Extracted records
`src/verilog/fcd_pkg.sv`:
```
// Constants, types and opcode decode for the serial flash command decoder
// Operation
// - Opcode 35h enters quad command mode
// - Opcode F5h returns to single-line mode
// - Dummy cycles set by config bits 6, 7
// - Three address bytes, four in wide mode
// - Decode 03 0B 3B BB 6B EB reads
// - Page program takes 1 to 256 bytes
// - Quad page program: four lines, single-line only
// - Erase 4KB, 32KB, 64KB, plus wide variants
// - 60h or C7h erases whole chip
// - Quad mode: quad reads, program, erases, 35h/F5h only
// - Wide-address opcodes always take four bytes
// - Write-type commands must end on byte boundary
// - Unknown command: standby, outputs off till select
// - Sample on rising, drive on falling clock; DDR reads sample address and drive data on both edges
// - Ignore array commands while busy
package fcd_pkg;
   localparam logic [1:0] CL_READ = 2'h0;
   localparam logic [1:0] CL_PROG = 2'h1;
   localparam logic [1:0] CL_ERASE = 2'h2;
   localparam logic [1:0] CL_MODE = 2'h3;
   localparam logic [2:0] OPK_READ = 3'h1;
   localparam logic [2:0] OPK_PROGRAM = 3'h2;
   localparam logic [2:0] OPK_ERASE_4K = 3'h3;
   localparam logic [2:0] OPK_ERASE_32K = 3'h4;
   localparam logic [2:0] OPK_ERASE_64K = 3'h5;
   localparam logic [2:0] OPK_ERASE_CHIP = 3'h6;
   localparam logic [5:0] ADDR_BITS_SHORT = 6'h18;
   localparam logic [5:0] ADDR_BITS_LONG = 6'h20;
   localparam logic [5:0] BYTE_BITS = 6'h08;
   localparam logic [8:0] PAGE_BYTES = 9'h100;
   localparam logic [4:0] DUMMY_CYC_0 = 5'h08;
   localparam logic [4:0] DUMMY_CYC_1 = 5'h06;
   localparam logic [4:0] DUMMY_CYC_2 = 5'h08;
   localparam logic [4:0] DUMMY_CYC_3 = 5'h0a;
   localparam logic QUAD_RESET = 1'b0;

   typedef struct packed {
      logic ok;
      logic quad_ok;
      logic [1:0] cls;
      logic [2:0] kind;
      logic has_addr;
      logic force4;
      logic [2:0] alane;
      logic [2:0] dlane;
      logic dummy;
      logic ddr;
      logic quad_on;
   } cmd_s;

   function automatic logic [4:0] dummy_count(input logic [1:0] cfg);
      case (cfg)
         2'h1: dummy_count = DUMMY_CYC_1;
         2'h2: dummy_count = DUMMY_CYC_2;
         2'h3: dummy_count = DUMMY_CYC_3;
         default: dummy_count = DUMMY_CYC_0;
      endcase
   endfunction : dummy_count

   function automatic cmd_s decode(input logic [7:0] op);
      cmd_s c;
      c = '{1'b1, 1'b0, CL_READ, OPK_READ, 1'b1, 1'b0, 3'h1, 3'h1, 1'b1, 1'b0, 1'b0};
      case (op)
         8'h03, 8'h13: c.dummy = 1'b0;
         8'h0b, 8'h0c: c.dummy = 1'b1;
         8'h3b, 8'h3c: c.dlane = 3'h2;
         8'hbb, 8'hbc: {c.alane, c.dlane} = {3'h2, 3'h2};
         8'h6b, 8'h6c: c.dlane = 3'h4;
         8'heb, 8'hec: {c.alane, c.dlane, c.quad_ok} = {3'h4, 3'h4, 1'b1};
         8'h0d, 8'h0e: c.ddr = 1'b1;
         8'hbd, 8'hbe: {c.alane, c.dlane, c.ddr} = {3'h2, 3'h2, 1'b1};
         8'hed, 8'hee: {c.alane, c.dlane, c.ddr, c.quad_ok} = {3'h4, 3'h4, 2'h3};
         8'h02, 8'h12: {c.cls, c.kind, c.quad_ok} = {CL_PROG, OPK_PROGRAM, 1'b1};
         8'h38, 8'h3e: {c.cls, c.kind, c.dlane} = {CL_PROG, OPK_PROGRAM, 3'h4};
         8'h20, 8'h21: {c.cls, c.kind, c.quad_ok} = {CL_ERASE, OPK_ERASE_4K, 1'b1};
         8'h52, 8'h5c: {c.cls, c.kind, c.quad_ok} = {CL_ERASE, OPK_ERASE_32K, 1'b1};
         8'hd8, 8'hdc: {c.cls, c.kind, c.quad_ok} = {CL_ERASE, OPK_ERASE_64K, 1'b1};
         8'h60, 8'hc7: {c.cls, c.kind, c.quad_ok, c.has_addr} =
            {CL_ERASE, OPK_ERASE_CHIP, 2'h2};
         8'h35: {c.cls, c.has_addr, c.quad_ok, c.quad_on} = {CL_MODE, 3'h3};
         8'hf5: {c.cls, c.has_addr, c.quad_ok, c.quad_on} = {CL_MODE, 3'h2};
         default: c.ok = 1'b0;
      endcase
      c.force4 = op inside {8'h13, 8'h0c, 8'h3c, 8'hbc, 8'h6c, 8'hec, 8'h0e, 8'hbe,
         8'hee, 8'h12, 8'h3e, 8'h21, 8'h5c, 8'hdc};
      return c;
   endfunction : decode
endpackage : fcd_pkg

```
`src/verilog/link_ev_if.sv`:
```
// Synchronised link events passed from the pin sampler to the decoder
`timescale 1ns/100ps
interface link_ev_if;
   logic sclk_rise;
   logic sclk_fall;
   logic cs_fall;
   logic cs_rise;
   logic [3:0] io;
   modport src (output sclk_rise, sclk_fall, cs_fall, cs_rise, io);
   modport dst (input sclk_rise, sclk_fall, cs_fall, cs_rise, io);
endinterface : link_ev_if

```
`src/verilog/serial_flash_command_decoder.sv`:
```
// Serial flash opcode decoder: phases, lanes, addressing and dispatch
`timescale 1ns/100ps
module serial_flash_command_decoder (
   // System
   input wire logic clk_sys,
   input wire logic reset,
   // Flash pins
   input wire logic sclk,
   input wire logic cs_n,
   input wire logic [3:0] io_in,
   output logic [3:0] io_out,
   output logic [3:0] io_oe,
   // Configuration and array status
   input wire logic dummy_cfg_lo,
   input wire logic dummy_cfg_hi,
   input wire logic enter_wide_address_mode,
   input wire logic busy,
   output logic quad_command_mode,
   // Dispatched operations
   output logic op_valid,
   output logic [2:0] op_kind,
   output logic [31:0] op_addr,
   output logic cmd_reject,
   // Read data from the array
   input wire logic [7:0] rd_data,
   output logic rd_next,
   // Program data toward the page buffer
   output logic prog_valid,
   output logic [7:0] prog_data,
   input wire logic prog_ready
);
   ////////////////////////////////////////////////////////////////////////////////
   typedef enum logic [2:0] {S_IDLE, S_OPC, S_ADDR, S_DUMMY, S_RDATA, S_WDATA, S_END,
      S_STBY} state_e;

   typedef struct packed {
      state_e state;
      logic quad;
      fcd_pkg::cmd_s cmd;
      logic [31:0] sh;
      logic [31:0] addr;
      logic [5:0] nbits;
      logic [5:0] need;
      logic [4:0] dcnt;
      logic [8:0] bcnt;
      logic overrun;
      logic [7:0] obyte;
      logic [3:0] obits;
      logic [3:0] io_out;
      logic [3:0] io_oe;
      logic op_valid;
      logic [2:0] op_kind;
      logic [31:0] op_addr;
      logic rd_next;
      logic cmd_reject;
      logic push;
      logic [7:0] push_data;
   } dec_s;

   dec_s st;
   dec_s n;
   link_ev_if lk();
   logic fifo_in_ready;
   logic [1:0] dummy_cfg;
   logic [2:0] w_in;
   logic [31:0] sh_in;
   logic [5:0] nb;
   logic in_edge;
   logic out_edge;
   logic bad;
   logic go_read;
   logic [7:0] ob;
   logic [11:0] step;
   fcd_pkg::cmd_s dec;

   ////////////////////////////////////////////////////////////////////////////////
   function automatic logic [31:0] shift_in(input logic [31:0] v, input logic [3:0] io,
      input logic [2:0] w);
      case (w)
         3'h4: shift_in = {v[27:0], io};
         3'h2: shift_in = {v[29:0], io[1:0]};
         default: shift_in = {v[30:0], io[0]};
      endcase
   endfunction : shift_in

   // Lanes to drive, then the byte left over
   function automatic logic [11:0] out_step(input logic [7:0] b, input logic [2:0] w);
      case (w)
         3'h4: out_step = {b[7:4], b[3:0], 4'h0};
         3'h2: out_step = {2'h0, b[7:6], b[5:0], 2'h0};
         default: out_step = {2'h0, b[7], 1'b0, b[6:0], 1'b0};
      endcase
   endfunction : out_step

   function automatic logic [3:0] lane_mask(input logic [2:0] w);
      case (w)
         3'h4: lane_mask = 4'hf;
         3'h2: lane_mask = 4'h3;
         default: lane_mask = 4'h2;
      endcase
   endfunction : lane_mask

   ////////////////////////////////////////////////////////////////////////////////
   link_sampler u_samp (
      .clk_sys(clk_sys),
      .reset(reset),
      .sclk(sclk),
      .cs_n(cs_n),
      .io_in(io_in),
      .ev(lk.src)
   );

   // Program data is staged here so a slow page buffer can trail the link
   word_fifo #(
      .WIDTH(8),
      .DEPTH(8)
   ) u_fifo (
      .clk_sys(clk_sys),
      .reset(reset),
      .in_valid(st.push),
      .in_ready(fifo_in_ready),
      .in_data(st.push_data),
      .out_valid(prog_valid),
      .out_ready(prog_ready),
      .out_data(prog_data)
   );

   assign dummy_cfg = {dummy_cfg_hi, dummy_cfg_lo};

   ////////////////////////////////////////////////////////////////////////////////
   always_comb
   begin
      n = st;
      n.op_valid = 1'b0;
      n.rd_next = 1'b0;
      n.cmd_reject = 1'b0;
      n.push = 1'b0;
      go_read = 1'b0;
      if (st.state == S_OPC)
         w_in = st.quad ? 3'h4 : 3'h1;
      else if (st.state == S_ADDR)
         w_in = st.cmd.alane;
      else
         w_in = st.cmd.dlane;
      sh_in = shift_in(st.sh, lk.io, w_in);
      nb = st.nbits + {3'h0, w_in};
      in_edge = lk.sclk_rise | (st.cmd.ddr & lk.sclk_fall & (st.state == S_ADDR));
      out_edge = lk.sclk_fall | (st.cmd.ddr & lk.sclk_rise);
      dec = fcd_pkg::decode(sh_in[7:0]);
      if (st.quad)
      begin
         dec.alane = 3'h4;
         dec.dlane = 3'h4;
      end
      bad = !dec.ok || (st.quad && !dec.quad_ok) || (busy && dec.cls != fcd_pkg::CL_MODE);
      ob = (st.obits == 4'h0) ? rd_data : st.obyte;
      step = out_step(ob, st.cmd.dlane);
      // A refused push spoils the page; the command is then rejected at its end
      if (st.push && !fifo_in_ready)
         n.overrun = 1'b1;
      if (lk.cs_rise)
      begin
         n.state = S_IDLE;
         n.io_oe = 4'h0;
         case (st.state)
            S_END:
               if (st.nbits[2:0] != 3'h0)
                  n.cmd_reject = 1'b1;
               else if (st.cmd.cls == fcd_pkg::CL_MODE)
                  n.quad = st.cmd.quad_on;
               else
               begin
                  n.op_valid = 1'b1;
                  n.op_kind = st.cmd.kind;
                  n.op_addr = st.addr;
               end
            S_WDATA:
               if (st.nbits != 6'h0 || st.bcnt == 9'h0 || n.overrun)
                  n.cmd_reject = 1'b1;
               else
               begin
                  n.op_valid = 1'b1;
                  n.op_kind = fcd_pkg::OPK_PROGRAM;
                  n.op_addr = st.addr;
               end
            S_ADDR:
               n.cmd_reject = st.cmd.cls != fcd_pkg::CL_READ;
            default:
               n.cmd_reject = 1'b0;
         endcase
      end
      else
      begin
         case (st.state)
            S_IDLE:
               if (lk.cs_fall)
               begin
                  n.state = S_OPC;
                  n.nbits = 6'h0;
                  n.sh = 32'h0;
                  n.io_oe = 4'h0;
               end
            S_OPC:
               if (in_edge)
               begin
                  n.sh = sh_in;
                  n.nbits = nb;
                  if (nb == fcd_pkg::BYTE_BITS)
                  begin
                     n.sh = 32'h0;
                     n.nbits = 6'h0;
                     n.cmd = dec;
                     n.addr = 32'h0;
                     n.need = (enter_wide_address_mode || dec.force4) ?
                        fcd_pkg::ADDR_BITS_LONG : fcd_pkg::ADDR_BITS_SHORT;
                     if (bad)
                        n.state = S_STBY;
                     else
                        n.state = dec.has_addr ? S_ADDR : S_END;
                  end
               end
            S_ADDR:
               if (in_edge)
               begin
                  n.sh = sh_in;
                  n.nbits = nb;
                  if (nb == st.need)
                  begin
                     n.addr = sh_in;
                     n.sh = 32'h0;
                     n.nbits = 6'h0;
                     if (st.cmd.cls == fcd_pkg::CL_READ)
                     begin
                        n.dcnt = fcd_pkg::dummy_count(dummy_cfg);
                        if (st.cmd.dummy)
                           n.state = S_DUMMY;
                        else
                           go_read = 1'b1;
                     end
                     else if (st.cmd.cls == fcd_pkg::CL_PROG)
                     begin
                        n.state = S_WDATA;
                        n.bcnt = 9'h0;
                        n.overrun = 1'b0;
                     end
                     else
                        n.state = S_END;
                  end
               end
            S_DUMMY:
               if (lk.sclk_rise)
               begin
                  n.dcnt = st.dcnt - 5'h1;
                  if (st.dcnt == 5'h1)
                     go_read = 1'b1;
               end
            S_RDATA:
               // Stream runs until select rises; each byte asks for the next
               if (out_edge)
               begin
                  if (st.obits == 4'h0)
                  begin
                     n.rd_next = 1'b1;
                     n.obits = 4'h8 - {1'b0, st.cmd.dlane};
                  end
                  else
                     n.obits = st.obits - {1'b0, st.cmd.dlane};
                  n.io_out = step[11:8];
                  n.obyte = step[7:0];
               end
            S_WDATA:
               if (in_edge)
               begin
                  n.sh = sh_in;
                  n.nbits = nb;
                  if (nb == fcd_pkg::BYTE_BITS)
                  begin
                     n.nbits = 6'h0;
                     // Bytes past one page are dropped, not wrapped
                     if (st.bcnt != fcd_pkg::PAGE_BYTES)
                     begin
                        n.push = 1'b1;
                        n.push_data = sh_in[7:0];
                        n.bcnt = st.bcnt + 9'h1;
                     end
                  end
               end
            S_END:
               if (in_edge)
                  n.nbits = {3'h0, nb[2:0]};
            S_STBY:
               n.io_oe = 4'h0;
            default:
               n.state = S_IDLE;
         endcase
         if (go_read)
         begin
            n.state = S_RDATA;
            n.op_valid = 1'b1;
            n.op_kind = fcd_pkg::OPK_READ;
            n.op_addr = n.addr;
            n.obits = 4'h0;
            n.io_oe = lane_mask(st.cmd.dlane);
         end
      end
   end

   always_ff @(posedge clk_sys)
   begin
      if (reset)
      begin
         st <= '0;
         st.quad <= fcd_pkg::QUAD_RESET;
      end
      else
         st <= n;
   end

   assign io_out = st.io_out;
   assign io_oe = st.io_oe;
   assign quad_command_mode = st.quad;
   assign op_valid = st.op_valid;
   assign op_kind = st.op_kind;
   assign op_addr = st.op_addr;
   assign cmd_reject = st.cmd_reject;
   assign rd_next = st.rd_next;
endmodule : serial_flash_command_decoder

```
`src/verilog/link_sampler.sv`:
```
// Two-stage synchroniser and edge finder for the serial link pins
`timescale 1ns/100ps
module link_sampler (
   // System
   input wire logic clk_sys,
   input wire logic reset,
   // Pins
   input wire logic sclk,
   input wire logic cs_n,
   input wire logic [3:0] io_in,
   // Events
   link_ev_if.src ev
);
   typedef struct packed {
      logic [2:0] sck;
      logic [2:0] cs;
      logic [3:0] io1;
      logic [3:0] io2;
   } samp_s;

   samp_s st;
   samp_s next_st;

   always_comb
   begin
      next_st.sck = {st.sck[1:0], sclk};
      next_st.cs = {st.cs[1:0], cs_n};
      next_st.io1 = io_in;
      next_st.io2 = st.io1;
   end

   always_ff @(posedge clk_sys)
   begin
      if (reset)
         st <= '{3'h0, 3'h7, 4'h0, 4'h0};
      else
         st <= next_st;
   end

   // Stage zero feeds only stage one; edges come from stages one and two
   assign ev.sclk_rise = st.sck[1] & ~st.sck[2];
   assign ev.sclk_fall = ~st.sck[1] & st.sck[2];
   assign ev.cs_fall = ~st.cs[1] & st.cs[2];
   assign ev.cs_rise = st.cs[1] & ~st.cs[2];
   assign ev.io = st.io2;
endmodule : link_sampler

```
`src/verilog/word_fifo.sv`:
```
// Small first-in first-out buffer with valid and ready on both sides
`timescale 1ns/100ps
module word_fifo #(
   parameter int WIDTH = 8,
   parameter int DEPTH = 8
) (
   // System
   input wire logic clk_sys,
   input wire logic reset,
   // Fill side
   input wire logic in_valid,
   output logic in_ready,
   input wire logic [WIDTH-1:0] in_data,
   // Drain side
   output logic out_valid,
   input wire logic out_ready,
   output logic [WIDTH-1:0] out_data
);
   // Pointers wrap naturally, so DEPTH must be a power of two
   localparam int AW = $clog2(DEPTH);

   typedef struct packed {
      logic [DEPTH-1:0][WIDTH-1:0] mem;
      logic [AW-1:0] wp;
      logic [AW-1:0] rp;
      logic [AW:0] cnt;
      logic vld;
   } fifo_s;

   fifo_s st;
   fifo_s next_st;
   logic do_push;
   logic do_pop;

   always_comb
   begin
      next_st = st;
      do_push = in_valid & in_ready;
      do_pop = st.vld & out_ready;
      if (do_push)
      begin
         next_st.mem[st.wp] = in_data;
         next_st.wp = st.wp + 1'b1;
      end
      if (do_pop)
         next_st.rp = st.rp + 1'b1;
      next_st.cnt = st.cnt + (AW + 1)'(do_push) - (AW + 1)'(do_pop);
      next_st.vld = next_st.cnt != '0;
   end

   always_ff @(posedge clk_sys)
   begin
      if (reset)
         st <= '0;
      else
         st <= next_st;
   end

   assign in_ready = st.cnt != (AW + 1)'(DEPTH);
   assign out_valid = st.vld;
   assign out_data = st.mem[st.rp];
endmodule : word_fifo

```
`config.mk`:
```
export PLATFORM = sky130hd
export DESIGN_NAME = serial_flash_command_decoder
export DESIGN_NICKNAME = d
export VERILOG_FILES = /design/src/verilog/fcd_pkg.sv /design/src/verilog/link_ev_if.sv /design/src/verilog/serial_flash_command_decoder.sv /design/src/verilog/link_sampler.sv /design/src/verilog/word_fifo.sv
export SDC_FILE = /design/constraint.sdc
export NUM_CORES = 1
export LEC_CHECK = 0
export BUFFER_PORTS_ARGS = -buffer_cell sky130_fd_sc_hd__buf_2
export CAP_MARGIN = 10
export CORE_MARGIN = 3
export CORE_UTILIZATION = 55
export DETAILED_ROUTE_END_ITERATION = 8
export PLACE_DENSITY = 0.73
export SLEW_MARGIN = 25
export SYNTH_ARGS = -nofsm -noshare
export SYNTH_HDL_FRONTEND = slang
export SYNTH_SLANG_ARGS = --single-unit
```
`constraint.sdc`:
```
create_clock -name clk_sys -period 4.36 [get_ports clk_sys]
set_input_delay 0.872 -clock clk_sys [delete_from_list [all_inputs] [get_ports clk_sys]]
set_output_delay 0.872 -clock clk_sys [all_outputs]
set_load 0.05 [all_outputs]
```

- **What is expected**
Reproduce each line of the records in which "default" appears.

- **Solved problem**
         default: dummy_count = DUMMY_CYC_0;
         default: c.ok = 1'b0;
         default: shift_in = {v[30:0], io[0]};
         default: out_step = {2'h0, b[7], 1'b0, b[6:0], 1'b0};
         default: lane_mask = 4'h2;
            default:
            default:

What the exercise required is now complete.